Подлинник рукописи показал мне Эдуард Кузнецов в первые же дни его свободы. Это был обыкновенный непостижимый арестантский фокус, последовавший за разговором о том, как освобождали, как обыскивали, как не дали забрать ничего из бумаг… «Но полрассказа я все-таки унес», — сказал Кузнецов и положил на стол листочки, кусок рассказа «Кандаламша». Я забыла спросить, как унес: вид рукописи был поразительнее любого чуда. До этого упоминалось пару раз: «Я у нас в лагере один умел писать на микро». Я догадывалась: мелко писать на маленьких листочках. А это были полоски из тончайшей бумаги — какой иногда прокладывают цветные репродукции в хороших изданиях — в высоту не больше сигареты, в длину — не длиннее школьной тетради. Листочки были синеватые от равномерной заполненности буквенной вязью, столь плотной и мелкой, что прочесть без увеличительного стекла вряд ли возможно. А написать возможно? Возможно ли написать это близорукому человеку, в очках, в три погибели согнувшись, на нарах усевшись, положив на колени книжку, пристроившись в ночи поближе к свету заоконного фонаря? И на увеличенных фотографиях почерк тверд и разборчив, буквы ровны… Оказывается, возможно.
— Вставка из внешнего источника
--- config.mk ---
export PLATFORM = sky130hd
export DESIGN_NAME = cspl_alu
export DESIGN_NICKNAME = d
export VERILOG_FILES = /design/src/sv/cspl_pkg.sv /design/src/sv/cspl_alu.sv
export SDC_FILE = /design/constraint.sdc
export NUM_CORES = 2
export LEC_CHECK = 0
export CAP_MARGIN = 15
export CORE_MARGIN = 4
export CORE_UTILIZATION = 40
export DETAILED_ROUTE_END_ITERATION = 6
export DONT_BUFFER_PORTS = 1
export SYNTH_ARGS = -nofsm -noshare
export SYNTH_HDL_FRONTEND = slang
export SYNTH_SLANG_ARGS = --single-unit
--- constraint.sdc ---
create_clock -name clock -period 14.86 [get_ports clock]
set_clock_uncertainty 0.1 [all_clocks]
set_input_delay 2.229 -clock clock [delete_from_list [all_inputs] [get_ports clock]]
set_output_delay 2.229 -clock clock [all_outputs]
set_load 0.01 [all_outputs]
--- src/sv/cspl_pkg.sv ---
// Shared types, constants and the arithmetic program of the cubic spline evaluator.
// Used by cspl_alu and cubic_spline_evaluator; depends on nothing.
package cspl_pkg;

   localparam int DEF_MAX_KNOTS = 256;
   localparam int DEF_FRAC_BITS = 16;

   localparam logic [61:0]        SAT_MAG = {62{1'b1}};
   localparam logic signed [63:0] SAT_POS = $signed({2'b00, SAT_MAG});

   typedef enum logic [2:0] {
      OP_ADD,
      OP_SUB,
      OP_MULQ,
      OP_MULK,
      OP_DIVQ,
      OP_DIVK
   } alu_op_type;

   typedef enum logic [2:0] {
      AS_IDLE,
      AS_MUL,
      AS_MUL_END,
      AS_DIV,
      AS_DIV_END,
      AS_FIN
   } alu_state_type;

   typedef enum logic [3:0] {
      ST_IDLE,
      ST_LO,
      ST_HI,
      ST_SRCH,
      ST_CMP,
      ST_FETCH_A,
      ST_FETCH_B,
      ST_FETCH_C,
      ST_SETUP,
      ST_ISSUE,
      ST_WAIT,
      ST_FINISH
   } state_type;

   typedef enum logic [4:0] {
      SRC_X, SRC_H, SRC_F0, SRC_F1, SRC_M0, SRC_M1,
      SRC_ONE, SRC_ZERO, SRC_K2, SRC_K3, SRC_K6,
      SRC_T, SRC_X2H, SRC_X3H, SRC_XX, SRC_XH,
      SRC_A, SRC_C, SRC_D, SRC_BP, SRC_AP, SRC_CP, SRC_DP,
      SRC_T1, SRC_T2, SRC_S1, SRC_VAL, SRC_SLOPE
   } src_type;

   typedef struct packed {
      alu_op_type op;
      src_type    src_a;
      src_type    src_b;
      src_type    dst;
   } instr_type;

   typedef struct packed {
      logic               start;
      alu_op_type         op;
      logic signed [63:0] opa;
      logic signed [63:0] opb;
   } alu_cmd_type;

   typedef struct packed {
      logic               done;
      logic               clip;
      logic signed [63:0] result;
   } alu_rsp_type;

   localparam logic [5:0] PROG_LAST = 6'd37;

   function automatic instr_type prog_at(input logic [5:0] pc);
      instr_type ins;
      case (pc)
         6'd0:  ins = '{OP_DIVQ, SRC_X,   SRC_H,   SRC_T};
         6'd1:  ins = '{OP_MULQ, SRC_X,   SRC_T,   SRC_X2H};
         6'd2:  ins = '{OP_MULQ, SRC_X2H, SRC_X,   SRC_X3H};
         6'd3:  ins = '{OP_MULQ, SRC_X,   SRC_X,   SRC_XX};
         6'd4:  ins = '{OP_MULQ, SRC_X,   SRC_H,   SRC_XH};
         6'd5:  ins = '{OP_SUB,  SRC_ONE, SRC_T,   SRC_A};
         6'd6:  ins = '{OP_MULK, SRC_XX,  SRC_K3,  SRC_T1};
         6'd7:  ins = '{OP_SUB,  SRC_T1,  SRC_X3H, SRC_T1};
         6'd8:  ins = '{OP_MULK, SRC_XH,  SRC_K2,  SRC_T2};
         6'd9:  ins = '{OP_SUB,  SRC_T1,  SRC_T2,  SRC_T1};
         6'd10: ins = '{OP_DIVK, SRC_T1,  SRC_K6,  SRC_C};
         6'd11: ins = '{OP_SUB,  SRC_X3H, SRC_XH,  SRC_T1};
         6'd12: ins = '{OP_DIVK, SRC_T1,  SRC_K6,  SRC_D};
         6'd13: ins = '{OP_DIVQ, SRC_ONE, SRC_H,   SRC_BP};
         6'd14: ins = '{OP_SUB,  SRC_ZERO, SRC_BP, SRC_AP};
         6'd15: ins = '{OP_MULK, SRC_X,   SRC_K6,  SRC_T1};
         6'd16: ins = '{OP_MULK, SRC_X2H, SRC_K3,  SRC_T2};
         6'd17: ins = '{OP_SUB,  SRC_T1,  SRC_T2,  SRC_T1};
         6'd18: ins = '{OP_MULK, SRC_H,   SRC_K2,  SRC_T2};
         6'd19: ins = '{OP_SUB,  SRC_T1,  SRC_T2,  SRC_T1};
         6'd20: ins = '{OP_DIVK, SRC_T1,  SRC_K6,  SRC_CP};
         6'd21: ins = '{OP_MULK, SRC_X2H, SRC_K3,  SRC_T1};
         6'd22: ins = '{OP_SUB,  SRC_T1,  SRC_H,   SRC_T1};
         6'd23: ins = '{OP_DIVK, SRC_T1,  SRC_K6,  SRC_DP};
         6'd24: ins = '{OP_MULQ, SRC_A,   SRC_F0,  SRC_T1};
         6'd25: ins = '{OP_MULQ, SRC_T,   SRC_F1,  SRC_T2};
         6'd26: ins = '{OP_ADD,  SRC_T1,  SRC_T2,  SRC_S1};
         6'd27: ins = '{OP_MULQ, SRC_C,   SRC_M0,  SRC_T1};
         6'd28: ins = '{OP_MULQ, SRC_D,   SRC_M1,  SRC_T2};
         6'd29: ins = '{OP_ADD,  SRC_T1,  SRC_T2,  SRC_T1};
         6'd30: ins = '{OP_ADD,  SRC_S1,  SRC_T1,  SRC_VAL};
         6'd31: ins = '{OP_MULQ, SRC_AP,  SRC_F0,  SRC_T1};
         6'd32: ins = '{OP_MULQ, SRC_BP,  SRC_F1,  SRC_T2};
         6'd33: ins = '{OP_ADD,  SRC_T1,  SRC_T2,  SRC_S1};
         6'd34: ins = '{OP_MULQ, SRC_CP,  SRC_M0,  SRC_T1};
         6'd35: ins = '{OP_MULQ, SRC_DP,  SRC_M1,  SRC_T2};
         6'd36: ins = '{OP_ADD,  SRC_T1,  SRC_T2,  SRC_T1};
         6'd37: ins = '{OP_ADD,  SRC_S1,  SRC_T1,  SRC_SLOPE};
         default: ins = '{OP_ADD, SRC_ZERO, SRC_ZERO, SRC_T1};
      endcase
      return ins;
   endfunction

endpackage

--- src/sv/cspl_alu.sv ---
// Shared saturating fixed-point unit: add and subtract, multiply over four 31x31 partial
// products, restoring divide one quotient bit a cycle, divide by six through a
// reciprocal multiply on the same partial-product path. Depends on cspl_pkg.
module cspl_alu #(
   parameter int FRAC_BITS = cspl_pkg::DEF_FRAC_BITS
) (
   input  logic                  clock,
   input  logic                  reset,
   input  cspl_pkg::alu_cmd_type cmd,
   output cspl_pkg::alu_rsp_type rsp
);

   localparam logic [61:0]  DIVQ_LIM   = cspl_pkg::SAT_MAG >> FRAC_BITS;
   localparam logic [123:0] ROUND_HALF = 124'(1) << (FRAC_BITS - 1);
   localparam logic [61:0]  RECIP3     = 62'h2AAA_AAAA_AAAA_AAAB;

   cspl_pkg::alu_state_type state_ff, state_in;
   cspl_pkg::alu_op_type    op_ff, op_in;
   logic                    neg_ff, neg_in;
   logic [61:0]             ua_ff, ua_in, ub_ff, ub_in, rem_ff, rem_in;
   logic [123:0]            acc_ff, acc_in;
   logic [62:0]             quo_ff, quo_in;
   logic [5:0]              cnt_ff, cnt_in;
   logic signed [63:0]      res_ff, res_in;
   logic                    clip_ff, clip_in;

   logic [61:0]        a_mag, b_mag, fin_mag;
   logic signed [63:0] sum;
   logic [30:0]        mul_a, mul_b;
   logic [61:0]        pp;
   logic [123:0]       pp_ext, acc_rnd;
   logic [62:0]        rem_try;

   assign a_mag = cmd.opa[63] ? 62'(-cmd.opa) : 62'(cmd.opa);
   assign b_mag = cmd.opb[63] ? 62'(-cmd.opb) : 62'(cmd.opb);
   assign sum   = (cmd.op == cspl_pkg::OP_SUB) ? cmd.opa - cmd.opb : cmd.opa + cmd.opb;
   assign mul_a = cnt_ff[1] ? ua_ff[61:31] : ua_ff[30:0];
   assign mul_b = cnt_ff[0] ? ub_ff[61:31] : ub_ff[30:0];
   assign pp    = mul_a * mul_b;
   assign acc_rnd = (acc_ff + ROUND_HALF) >> FRAC_BITS;
   assign rem_try = {rem_ff, quo_ff[62]};

   always_comb begin
      case (cnt_ff[1:0])
         2'd0:       pp_ext = 124'(pp);
         2'd1, 2'd2: pp_ext = 124'(pp) << 31;
         default:    pp_ext = 124'(pp) << 62;
      endcase
   end

   always_comb begin
      state_in = state_ff;
      case (state_ff)
         cspl_pkg::AS_IDLE: begin
            if (cmd.start) begin
               case (cmd.op)
                  cspl_pkg::OP_ADD, cspl_pkg::OP_SUB: state_in = cspl_pkg::AS_FIN;
                  cspl_pkg::OP_MULQ, cspl_pkg::OP_MULK, cspl_pkg::OP_DIVK: begin
                     state_in = cspl_pkg::AS_MUL;
                  end
                  cspl_pkg::OP_DIVQ: begin
                     state_in = (a_mag > DIVQ_LIM) ? cspl_pkg::AS_FIN : cspl_pkg::AS_DIV;
                  end
                  default: state_in = cspl_pkg::AS_IDLE;
               endcase
            end
         end
         cspl_pkg::AS_MUL: begin
            if (cnt_ff == 6'd3) begin
               state_in = cspl_pkg::AS_MUL_END;
            end
         end
         cspl_pkg::AS_MUL_END: state_in = cspl_pkg::AS_FIN;
         cspl_pkg::AS_DIV: begin
            if (cnt_ff == 6'd62) begin
               state_in = cspl_pkg::AS_DIV_END;
            end
         end
         cspl_pkg::AS_DIV_END: state_in = cspl_pkg::AS_FIN;
         cspl_pkg::AS_FIN: state_in = cspl_pkg::AS_IDLE;
         default: state_in = cspl_pkg::AS_IDLE;
      endcase
   end

   always_comb begin
      op_in   = op_ff;
      neg_in  = neg_ff;
      ua_in   = ua_ff;
      ub_in   = ub_ff;
      rem_in  = rem_ff;
      acc_in  = acc_ff;
      quo_in  = quo_ff;
      cnt_in  = cnt_ff;
      res_in  = res_ff;
      clip_in = clip_ff;
      fin_mag = '0;
      case (state_ff)
         cspl_pkg::AS_IDLE: begin
            if (cmd.start) begin
               op_in   = cmd.op;
               neg_in  = cmd.opa[63] ^ cmd.opb[63];
               ua_in   = a_mag;
               ub_in   = b_mag;
               acc_in  = '0;
               rem_in  = '0;
               cnt_in  = '0;
               clip_in = 1'b0;
               case (cmd.op)
                  cspl_pkg::OP_ADD, cspl_pkg::OP_SUB: begin
                     if (sum > cspl_pkg::SAT_POS) begin
                        res_in  = cspl_pkg::SAT_POS;
                        clip_in = 1'b1;
                     end else if (sum < -cspl_pkg::SAT_POS) begin
                        res_in  = -cspl_pkg::SAT_POS;
                        clip_in = 1'b1;
                     end else begin
                        res_in = sum;
                     end
                  end
                  cspl_pkg::OP_DIVQ: begin
                     if (a_mag > DIVQ_LIM) begin
                        res_in  = (cmd.opa[63] ^ cmd.opb[63]) ? -cspl_pkg::SAT_POS
                                                              : cspl_pkg::SAT_POS;
                        clip_in = 1'b1;
                     end else begin
                        quo_in = 63'({1'b0, a_mag} << FRAC_BITS) + 63'(b_mag >> 1);
                     end
                  end
                  cspl_pkg::OP_DIVK: begin
                     ua_in = 62'((63'(a_mag) + 63'd3) >> 1);
                     ub_in = RECIP3;
                  end
                  default: ;
               endcase
            end
         end
         cspl_pkg::AS_MUL: begin
            acc_in = acc_ff + pp_ext;
            cnt_in = cnt_ff + 6'd1;
         end
         cspl_pkg::AS_MUL_END: begin
            if (op_ff == cspl_pkg::OP_DIVK) begin
               fin_mag = 62'(acc_ff[123:63]);
            end else if (acc_ff > 124'(cspl_pkg::SAT_MAG)) begin
               fin_mag = cspl_pkg::SAT_MAG;
               clip_in = 1'b1;
            end else if (op_ff == cspl_pkg::OP_MULQ) begin
               fin_mag = acc_rnd[61:0];
            end else begin
               fin_mag = acc_ff[61:0];
            end
            res_in = neg_ff ? -$signed({2'b00, fin_mag}) : $signed({2'b00, fin_mag});
         end
         cspl_pkg::AS_DIV: begin
            if (rem_try >= {1'b0, ub_ff}) begin
               rem_in = 62'(rem_try - {1'b0, ub_ff});
               quo_in = {quo_ff[61:0], 1'b1};
            end else begin
               rem_in = rem_try[61:0];
               quo_in = {quo_ff[61:0], 1'b0};
            end
            cnt_in = cnt_ff + 6'd1;
         end
         cspl_pkg::AS_DIV_END: begin
            if (quo_ff > {1'b0, cspl_pkg::SAT_MAG}) begin
               fin_mag = cspl_pkg::SAT_MAG;
               clip_in = 1'b1;
            end else begin
               fin_mag = quo_ff[61:0];
            end
            res_in = neg_ff ? -$signed({2'b00, fin_mag}) : $signed({2'b00, fin_mag});
         end
         default: ;
      endcase
   end

   always_comb begin
      rsp.done   = (state_ff == cspl_pkg::AS_FIN);
      rsp.clip   = clip_ff;
      rsp.result = res_ff;
   end

   always_ff @(posedge clock) begin
      if (reset) begin
         state_ff <= cspl_pkg::AS_IDLE;
      end else begin
         state_ff <= state_in;
      end
      op_ff   <= op_in;
      neg_ff  <= neg_in;
      ua_ff   <= ua_in;
      ub_ff   <= ub_in;
      rem_ff  <= rem_in;
      acc_ff  <= acc_in;
      quo_ff  <= quo_in;
      cnt_ff  <= cnt_in;
      res_ff  <= res_in;
      clip_ff <= clip_in;
   end

endmodule

==> results.md <==
Layout:
- The library cell used most frequently in the layout, excluding fill and tap cells, is nor2_1.
- After routing the design area is 84100 sq um.
- Cells fill 43.5% of the core in the end.
- The post-route netlist has 5.95% of its cells at a drive strength greater than 1.
- The post-synthesis to final-layout area growth is 7.72%.
- The final-stage net count is 10.9k.
- In the layout the commonest cells are nor2_1 (1184), nand2_1 (1098), inv_1 (1075), fa_1 (841), ha_1 (558).

Worst setup path:
- The worst setup path is captured at a flip-flop.
- The maximum fanout encountered on the critical timing path is 40.
- The critical path is of the reg -> reg type.
- The slowest stage of the critical path is the mux2i_4 cell.
- The type of origin of the critical path is a flip-flop.
- The worst register-to-register path has a depth of 45.
- At the worst endpoint, the arrival time is 14.74 ns.
- At the worst endpoint, the required time is 15.20 ns.
- The most frequent cell on the critical path is fa_1.
- The largest stage delay on the critical path is 0.71 ns.

Outcome:
- The flow ran to the end, and the final reports show no timing, DRC or antenna violations.

Yosys:
- The post-synth design cell area is 78000 sq um.
- The total of warnings raised by yosys is 0.
- The sequential area share after synthesis is 17.3%.
- The flop and latch count out of synthesis is 451.
- The average instance in the mapped netlist occupies 8.20 sq um.
- The parity-gate share of the synthesized area counting xor and xnor cells is 7.22%.
- In the synthesized netlist the async set-or-reset flop fraction comes to 0%.
- The most used flip-flop cell after synthesis is edfxtp_1.
- The number of instances in the synthesized netlist is 9515.
- The synthesized netlist devotes 16.6% of its cell area to compound gates.
- After synthesis, the netlist uses 98 different library cells.
- The post-synthesis share of cell area spent on full adders, half adders and majority gates is 30.5%.
- The multiplexer share of the synthesized area is 1.81%.
- Yosys mapped a number of flops with a built-in enable equal to 448.
- The combinational family with the most area after synthesis is adder cells.
- The net count after synthesis is 11.0k.
- The post-synthesis simple-gate area fraction is 19.0%.

Flow run:
- The tool flagged a number of max-cap violations equal to 0.

Clock tree:
- The number of buffers inserted during clock tree synthesis is 59.
- The H-tree generated during clock tree synthesis spans 2 levels.
- The clock tree from TritonCTS is yes.
- In this run the deepest clock path goes through 3 buffers.
- The clock tree root driver cell is clkbuf_16.
- The clock slew at the register clock pins of the worst setup and hold paths is 0.07 ns.
- The number of buffers inserted by hold repair at cts is 0.
- The total number of clock tree sinks is 451.
- For the worst-skew pair, the clock arrives at the later sink with an insertion delay of 0.75 ns.

Drt:
- The residual DRC count is 0.
- The via count is 73.4k.
- The first detailed-routing pass took 6 iterations.
- Using the TritonRoute via totals, the vias-per-cell ratio works out to 6.14.
- The average routed wire per standard cell is 29.5 microns.
- Once detail routing completed, the nets flagged for antenna violations numbered 0.
- The total wire length after detailed routing is 353000 microns.
- The first routing iteration left 9006 violations.

Timing:
- The worst relative slew slack is 5.84%.
- The routed design could run at a clock period as short as 14.40 ns.
- The final worst-path cycle share is 96.9%.
- The timing-limited maximum frequency is 69.4 MHz.
- After routing, the total negative slack on setup checks comes to 0 ns.
- The final count of pins violating max slew is 0.
- The final hold violation count was 0.
- Setup violations remaining at the end of the flow were counted as 0.
- The transition time of the tightest slew-check pin is 1.40 ns.
- Setup repair after global routing left no endpoint under its margin.
- The worst slack on hold paths is 0.474 ns.

Placement:
- Routability-driven placement finished with a final weighted congestion of 1.06.
- The post-DP HPWL is 291000 microns.
- Buffers placed on the I/O ports in this run total 0.
- Once placement finished, the instance area stood at 81900 sq um.

Die:
- For this design the top-level I/O count stands at 200.
- The die is 450 microns wide.
- The height of the die is 450 microns.
- The die covers 202000 sq um.
- In this run the core area contains 161 standard-cell rows.
- In this run the standard cell core region covers 193000 sq um.
- The effective utilization at floorplan is 40.4%.

Global routing:
- The via count of the first global-routing pass is 71.1k.
- The first global-routing pass estimated 504000 microns of wire.
- After global routing the overflow that remains totals 0.
- The maximum number of pins on one net before global-route repair is 89.
- The overall fraction of global-route tracks in use is 33.8%.
- The number of antenna violations at the first check in global routing came to 54.

Min path:
- The worst min-delay path category is reg -> reg.
- Along the worst hold path, the cell count comes to 1.
synthesized netlist by cell type (130+ instances only):
cell type / instances / area, sq um
a21o_1: 239 / 1790
inv_1: 1076 / 4040
a21oi_1: 524 / 2620
clkbuf_1: 439 / 1650
nor3_1: 148 / 741
nor2_1: 1186 / 4450
nand3_1: 136 / 681
nand2_1: 1102 / 4140
o21ai_0: 455 / 2280
fa_1: 841 / 16800
xor2_1: 281 / 2460
xnor2_1: 362 / 3170
ha_1: 558 / 6980
edfxtp_1: 448 / 13500
nand4_1: 130 / 813
logic make-up (layout without fill, tap and decap cells):
group | after synthesis | in the layout
muxes | 137 | 137
buffers and inverters | 1563 | 1474
xor gates and xnor gates | 643 | 643
adders and majority gates | 1399 | 1399
AOI/OAI and AO/OA | 2021 | 2021
other | 0 | 15
DFF | 451 | 451
and+or+nand+nor | 3301 | 3301
area by class of cell:
| cell class | count | area (sq um) |
|---|---|---|
| well taps | 2526 | 3160 |
| flip-flops and latches | 451 | 13500 |
| fillers | 19300 | 109000 |
| inverters | 1077 | 4050 |
| diodes | 15 | 37.5 |
| multi-input cells | 7501 | 59000 |
| clock buffers | 60 | 1480 |
| clock inverters | 48 | 520 |
| repair buffers | 289 | 2360 |
worst max-delay path, delay by kind of cell, from the launching register on:
kind	cells	cell delay, ns
simple gates	9	2.15
fa+ha+maj	10	4.32
buf+inv	8	1.32
flops	1	0.57
mux	1	0.71
xor+xnor	2	0.58
compound gates	15	4.37
layer usage:
layer	global-route usage, %	wire, microns
met1	44.6	140000
met2	51.3	152000
met3	7.28	35600
met4	19.5	25500
met5	0	145
sequential cells by signal, indices dropped and copies added, names as in the netlist, 6 cells and up:
name	flops
ua_ff	62
ub_ff	62
rem_ff	62
res_ff	64
cnt_ff	6
quo_ff	63
acc_ff	124
timing repair:
action | 4_1_cts | 5_1_grt
setup endpoints to repair | 0 | 21
setup buffers | 0 | 2
resized for setup | 0 | 5
final timing paths:
kind,slack [ns],startpoint,endpoint
hold / removal,0.47,rem_ff[50],rem_ff[51]
setup reg to reg,0.46,cnt_ff[1],acc_ff[110]
setup / recovery,0.46,cnt_ff[1],acc_ff[110]
hold reg to reg,0.47,rem_ff[50],rem_ff[51]
metrics by stage:
step                instances  setup slack, ns
floorplan                9515             1.89
global placement        11800            0.441
detailed placement      11800            0.272
CTS                     11900            0.286
global route            12000           0.0546
finish                  12000            0.460
Power is left out: the tool's default activity adds up to more than one toggle a clock period on the data nets, which glitch-free logic cannot reach.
Нет такой профессии — «герой». Есть такая профессия — «писатель». О том, что не каждый герой — писатель, свидетельствуют книги многих героев последнего десятилетия, выпущенные в эмиграции. Что не каждый писатель герой — говорить даже неловко, банально. Но эту банальность хотелось бы мне частично оспорить. Такой в русской литературе выдался век двадцатый, что таланта как бы и мало для писателя, и если дар не подкреплен готовностью жизнью за этот дар расплатиться, то и самый даровитый окажется… кем? — ну, хоть бы Катаевым. Иной писатель на Западе был бы Сартр. А у нас, глядишь, — всего лишь Федин. И что, разве таланта ему не хватило? Так что писатель — профессия опасная, и, если кто талантливый, но к риску и бедствиям не готовый, пусть лучше сразу обучается на затейника.
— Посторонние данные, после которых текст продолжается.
--- config.mk ---
export PLATFORM = sky130hd
export DESIGN_NAME = sorted_priority_queue_flat
export DESIGN_NICKNAME = d
export VERILOG_FILES = /design/src/rtl/spq_pkg.sv /design/src/rtl/spq_if.sv /design/src/rtl/spq_cell.sv /design/src/rtl/sorted_priority_queue.sv /design/src/flat_wrapper.sv
export SDC_FILE = /design/constraint.sdc
export NUM_CORES = 2
export LEC_CHECK = 0
export BUFFER_PORTS_ARGS = -buffer_cell sky130_fd_sc_hd__buf_2
export CAP_MARGIN = 20
export CORE_MARGIN = 1.5
export CORE_UTILIZATION = 55
export CTS_CLUSTER_DIAMETER = 50
export DETAILED_ROUTE_END_ITERATION = 10
export MAX_ROUTING_LAYER = met4
export PLACE_DENSITY = 0.74
export SYNTH_ARGS = -nofsm -noshare
export SYNTH_HDL_FRONTEND = slang
export SYNTH_SLANG_ARGS = --single-unit
--- constraint.sdc ---
create_clock -name clock -period 3.5 [get_ports clock]
set_input_delay 0.875 -clock clock [delete_from_list [all_inputs] [get_ports clock]]
set_output_delay 0.875 -clock clock [all_outputs]
set_load 0.05 [all_outputs]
Эдуард Кузнецов — писатель. Не лагерь, не уникальный жизненный опыт сделали из него писателя. Его опыт потому уникален, что он настоящий писатель. Писатель, настоящий, не дает уроки жизни. Но жизнь дает ему урок литературы. Настоящий писатель умеет научиться литературе у той жизни, какая ему досталась. Кузнецов справедливо полагает, что «всюду жизнь» и что шестнадцать лагерных лет снабдили его хорошим знанием жизни вообще. Нравственные проблемы, которые перед Эдуардом Кузнецовым поставила зона, перед иными его современниками ставит повседневный быт научного института или газетной редакции, а перед другими — общественное существование в русской эмиграции.
Проза Кузнецова мало считается с формами литературного и политического этикета. Условности для него есть вид несвободы. В его прозе опадают последние остатки лагерной экзотики, развенчивается безусловная ценность страдания, а устоявшиеся репутации беспощадно сверены с истиной. На сегодняшний день лагерь — не только особая форма жизни, но и особое общество: сюда сброшены представители всех оппозиционных мнений. Лагерь нынче — не только узилище, юдоль страдания, но единственный в России дискуссионный клуб, горнило, где отковывается идеологическое оружие для будущих социальных битв. От демократов-правозащитников до откровенных русских фашистов — все здесь. Ответственность писателя заставляет Кузнецова за общей гримасой страдания увидеть разные лица. Он обнаруживает, что и на нашей стороне накопилось уже много дутых репутаций, прямого пропагандного вранья. И Кузнецов, вмешиваясь в идеологический маскарад, это вранье разоблачает, не веря, что правому делу может повредить правда.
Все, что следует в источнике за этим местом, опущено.